Segment Start: Raw data
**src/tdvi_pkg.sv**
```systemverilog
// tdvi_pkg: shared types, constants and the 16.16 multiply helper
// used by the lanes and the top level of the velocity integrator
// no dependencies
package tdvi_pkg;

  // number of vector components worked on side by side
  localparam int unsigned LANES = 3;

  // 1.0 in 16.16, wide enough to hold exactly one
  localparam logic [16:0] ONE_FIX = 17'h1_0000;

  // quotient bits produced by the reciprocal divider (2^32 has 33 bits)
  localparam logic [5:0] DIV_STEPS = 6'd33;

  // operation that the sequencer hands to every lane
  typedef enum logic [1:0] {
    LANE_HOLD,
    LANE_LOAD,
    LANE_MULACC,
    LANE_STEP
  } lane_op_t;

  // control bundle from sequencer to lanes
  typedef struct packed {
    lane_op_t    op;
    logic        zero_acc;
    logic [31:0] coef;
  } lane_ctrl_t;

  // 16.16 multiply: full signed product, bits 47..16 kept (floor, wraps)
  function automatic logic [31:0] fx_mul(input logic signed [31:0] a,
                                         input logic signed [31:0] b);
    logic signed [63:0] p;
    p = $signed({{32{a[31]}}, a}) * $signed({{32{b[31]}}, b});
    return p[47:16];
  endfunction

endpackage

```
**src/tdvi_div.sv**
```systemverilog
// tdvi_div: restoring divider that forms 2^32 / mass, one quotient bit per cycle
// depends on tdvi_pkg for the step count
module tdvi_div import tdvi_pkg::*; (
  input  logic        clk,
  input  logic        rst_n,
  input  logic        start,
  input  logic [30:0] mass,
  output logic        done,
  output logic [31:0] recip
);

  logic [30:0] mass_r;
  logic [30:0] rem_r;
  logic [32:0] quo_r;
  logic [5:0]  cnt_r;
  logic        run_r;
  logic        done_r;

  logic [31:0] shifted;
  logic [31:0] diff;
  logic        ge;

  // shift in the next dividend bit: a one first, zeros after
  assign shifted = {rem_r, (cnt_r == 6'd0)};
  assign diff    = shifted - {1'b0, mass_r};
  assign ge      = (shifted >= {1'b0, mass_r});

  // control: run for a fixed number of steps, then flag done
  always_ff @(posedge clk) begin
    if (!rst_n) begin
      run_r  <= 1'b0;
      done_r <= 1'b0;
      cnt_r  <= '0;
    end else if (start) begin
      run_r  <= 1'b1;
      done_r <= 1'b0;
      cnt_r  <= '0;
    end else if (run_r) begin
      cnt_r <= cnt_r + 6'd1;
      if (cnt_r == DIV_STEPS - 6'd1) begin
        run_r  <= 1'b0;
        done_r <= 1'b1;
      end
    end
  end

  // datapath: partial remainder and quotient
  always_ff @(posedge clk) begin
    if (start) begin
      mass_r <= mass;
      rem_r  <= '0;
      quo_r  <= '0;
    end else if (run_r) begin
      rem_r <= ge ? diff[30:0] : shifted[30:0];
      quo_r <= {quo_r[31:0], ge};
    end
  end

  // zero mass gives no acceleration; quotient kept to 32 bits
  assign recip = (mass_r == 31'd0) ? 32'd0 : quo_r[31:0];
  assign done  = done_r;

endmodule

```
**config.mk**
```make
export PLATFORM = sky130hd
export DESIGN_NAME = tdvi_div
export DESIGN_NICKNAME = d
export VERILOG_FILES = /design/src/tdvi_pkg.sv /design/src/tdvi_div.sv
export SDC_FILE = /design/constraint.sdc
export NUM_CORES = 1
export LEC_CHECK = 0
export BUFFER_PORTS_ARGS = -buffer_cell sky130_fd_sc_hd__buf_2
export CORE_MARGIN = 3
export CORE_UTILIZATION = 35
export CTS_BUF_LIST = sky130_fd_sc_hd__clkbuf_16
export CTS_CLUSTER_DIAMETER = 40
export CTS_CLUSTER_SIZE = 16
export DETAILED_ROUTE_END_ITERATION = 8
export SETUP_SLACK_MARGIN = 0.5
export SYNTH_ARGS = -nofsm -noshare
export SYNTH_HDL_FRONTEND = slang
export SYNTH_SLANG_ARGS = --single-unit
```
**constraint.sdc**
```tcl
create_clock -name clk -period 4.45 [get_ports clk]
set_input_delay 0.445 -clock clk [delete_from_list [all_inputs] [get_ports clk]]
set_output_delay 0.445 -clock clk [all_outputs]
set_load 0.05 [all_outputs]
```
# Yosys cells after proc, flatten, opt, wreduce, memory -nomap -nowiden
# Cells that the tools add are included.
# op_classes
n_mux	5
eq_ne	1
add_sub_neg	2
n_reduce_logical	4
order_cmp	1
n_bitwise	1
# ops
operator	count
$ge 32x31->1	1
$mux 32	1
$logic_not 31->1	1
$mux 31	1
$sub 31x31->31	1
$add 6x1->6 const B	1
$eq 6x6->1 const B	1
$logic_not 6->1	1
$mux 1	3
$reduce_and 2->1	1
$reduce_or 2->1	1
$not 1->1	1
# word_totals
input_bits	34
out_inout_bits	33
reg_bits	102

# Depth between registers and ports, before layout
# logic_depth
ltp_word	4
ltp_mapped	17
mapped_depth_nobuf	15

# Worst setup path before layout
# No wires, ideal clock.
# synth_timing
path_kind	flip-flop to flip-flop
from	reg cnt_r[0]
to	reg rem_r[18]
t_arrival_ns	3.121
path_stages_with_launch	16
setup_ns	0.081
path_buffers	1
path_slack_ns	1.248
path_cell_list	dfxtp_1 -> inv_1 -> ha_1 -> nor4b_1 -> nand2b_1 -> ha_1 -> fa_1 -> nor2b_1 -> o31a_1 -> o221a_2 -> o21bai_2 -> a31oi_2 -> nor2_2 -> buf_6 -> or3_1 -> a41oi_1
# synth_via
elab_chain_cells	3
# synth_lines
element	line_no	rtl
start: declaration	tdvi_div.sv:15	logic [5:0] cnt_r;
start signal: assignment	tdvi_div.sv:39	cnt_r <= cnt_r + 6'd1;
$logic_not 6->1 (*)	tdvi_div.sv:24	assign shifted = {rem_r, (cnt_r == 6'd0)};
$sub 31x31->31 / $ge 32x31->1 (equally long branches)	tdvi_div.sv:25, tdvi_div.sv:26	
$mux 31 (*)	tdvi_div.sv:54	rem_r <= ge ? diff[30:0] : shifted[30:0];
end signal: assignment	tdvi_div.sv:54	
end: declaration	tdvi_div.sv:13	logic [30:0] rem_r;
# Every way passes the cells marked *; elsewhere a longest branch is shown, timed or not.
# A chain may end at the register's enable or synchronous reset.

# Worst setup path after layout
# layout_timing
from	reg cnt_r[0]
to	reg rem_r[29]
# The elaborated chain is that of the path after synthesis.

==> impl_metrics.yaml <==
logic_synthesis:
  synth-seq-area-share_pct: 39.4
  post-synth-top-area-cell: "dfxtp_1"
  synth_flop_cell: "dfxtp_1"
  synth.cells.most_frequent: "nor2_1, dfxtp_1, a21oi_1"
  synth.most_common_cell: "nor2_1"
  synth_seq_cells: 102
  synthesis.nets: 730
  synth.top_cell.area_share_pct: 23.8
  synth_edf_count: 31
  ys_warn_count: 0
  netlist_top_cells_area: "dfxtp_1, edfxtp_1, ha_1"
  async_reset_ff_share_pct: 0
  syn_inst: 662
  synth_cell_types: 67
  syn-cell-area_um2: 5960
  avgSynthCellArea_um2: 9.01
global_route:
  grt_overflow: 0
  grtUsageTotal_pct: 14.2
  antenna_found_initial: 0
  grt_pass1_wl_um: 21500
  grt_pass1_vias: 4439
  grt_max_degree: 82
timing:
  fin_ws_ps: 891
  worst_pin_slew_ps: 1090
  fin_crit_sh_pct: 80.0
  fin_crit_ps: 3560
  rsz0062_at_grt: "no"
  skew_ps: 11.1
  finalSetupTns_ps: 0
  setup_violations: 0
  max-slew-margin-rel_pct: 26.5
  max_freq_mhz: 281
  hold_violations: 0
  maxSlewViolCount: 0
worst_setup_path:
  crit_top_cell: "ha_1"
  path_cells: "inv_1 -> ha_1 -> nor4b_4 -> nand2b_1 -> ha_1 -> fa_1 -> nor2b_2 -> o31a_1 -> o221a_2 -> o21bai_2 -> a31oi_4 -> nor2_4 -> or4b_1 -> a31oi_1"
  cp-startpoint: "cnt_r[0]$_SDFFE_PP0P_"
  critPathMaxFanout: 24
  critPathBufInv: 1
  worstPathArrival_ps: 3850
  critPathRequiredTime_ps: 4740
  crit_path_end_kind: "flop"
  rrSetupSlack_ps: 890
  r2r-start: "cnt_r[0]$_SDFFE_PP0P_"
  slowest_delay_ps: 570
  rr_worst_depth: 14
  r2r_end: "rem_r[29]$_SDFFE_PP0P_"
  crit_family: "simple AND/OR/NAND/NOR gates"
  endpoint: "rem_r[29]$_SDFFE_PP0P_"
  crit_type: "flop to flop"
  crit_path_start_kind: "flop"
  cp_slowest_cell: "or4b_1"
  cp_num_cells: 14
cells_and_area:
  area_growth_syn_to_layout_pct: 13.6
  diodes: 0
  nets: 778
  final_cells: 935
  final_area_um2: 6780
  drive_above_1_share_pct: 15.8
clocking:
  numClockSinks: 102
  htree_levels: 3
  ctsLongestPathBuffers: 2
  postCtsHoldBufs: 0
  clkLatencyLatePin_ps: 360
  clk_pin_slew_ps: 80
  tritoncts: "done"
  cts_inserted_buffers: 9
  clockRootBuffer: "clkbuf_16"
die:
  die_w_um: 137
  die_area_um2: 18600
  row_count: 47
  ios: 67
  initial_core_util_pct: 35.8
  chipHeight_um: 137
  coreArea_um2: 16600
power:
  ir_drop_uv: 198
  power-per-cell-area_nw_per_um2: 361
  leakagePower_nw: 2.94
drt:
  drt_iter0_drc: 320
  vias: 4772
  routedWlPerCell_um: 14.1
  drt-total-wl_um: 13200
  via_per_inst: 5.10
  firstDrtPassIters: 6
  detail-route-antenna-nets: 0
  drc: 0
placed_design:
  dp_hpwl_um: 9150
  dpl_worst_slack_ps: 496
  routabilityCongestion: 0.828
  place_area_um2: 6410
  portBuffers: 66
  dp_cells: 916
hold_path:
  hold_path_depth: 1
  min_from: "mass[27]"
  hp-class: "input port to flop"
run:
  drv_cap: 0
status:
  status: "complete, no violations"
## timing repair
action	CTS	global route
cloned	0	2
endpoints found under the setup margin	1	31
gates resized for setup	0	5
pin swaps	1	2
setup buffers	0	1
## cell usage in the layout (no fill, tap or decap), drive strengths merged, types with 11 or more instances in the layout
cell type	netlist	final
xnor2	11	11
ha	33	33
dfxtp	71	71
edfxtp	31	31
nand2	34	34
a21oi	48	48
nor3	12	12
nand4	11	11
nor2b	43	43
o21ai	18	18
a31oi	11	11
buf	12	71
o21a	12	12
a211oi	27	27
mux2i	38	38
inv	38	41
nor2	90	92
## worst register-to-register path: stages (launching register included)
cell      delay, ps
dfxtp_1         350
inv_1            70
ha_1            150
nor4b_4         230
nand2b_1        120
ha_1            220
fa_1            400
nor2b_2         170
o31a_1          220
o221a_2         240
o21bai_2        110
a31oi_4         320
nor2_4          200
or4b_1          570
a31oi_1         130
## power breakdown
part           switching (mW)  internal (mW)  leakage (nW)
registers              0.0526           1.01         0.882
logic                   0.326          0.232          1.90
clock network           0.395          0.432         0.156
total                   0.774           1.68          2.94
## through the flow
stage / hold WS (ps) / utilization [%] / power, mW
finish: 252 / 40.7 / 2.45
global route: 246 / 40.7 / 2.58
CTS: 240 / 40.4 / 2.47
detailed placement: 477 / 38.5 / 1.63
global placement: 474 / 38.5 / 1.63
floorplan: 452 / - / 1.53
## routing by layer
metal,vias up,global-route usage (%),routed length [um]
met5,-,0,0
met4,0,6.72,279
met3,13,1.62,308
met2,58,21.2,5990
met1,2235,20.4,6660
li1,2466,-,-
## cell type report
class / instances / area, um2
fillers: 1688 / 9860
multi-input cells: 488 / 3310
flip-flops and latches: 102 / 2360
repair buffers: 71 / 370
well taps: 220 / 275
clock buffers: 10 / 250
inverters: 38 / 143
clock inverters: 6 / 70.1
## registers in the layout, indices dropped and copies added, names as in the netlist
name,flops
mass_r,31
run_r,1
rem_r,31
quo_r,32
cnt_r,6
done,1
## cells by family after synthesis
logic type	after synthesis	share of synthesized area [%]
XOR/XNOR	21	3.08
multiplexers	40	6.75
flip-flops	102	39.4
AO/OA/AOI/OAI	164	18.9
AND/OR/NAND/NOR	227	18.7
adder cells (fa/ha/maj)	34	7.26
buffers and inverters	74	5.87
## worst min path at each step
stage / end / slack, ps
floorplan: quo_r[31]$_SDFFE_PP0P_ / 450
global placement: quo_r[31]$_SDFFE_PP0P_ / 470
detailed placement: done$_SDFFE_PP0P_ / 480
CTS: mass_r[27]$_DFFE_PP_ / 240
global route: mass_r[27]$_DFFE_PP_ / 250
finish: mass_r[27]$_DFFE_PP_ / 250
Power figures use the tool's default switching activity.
Segment End: Raw data
■ **Assignment**
Lines holding the string "before" must be copied out of the entries above.

■ **Task solution**
# Depth between registers and ports, before layout
# Worst setup path before layout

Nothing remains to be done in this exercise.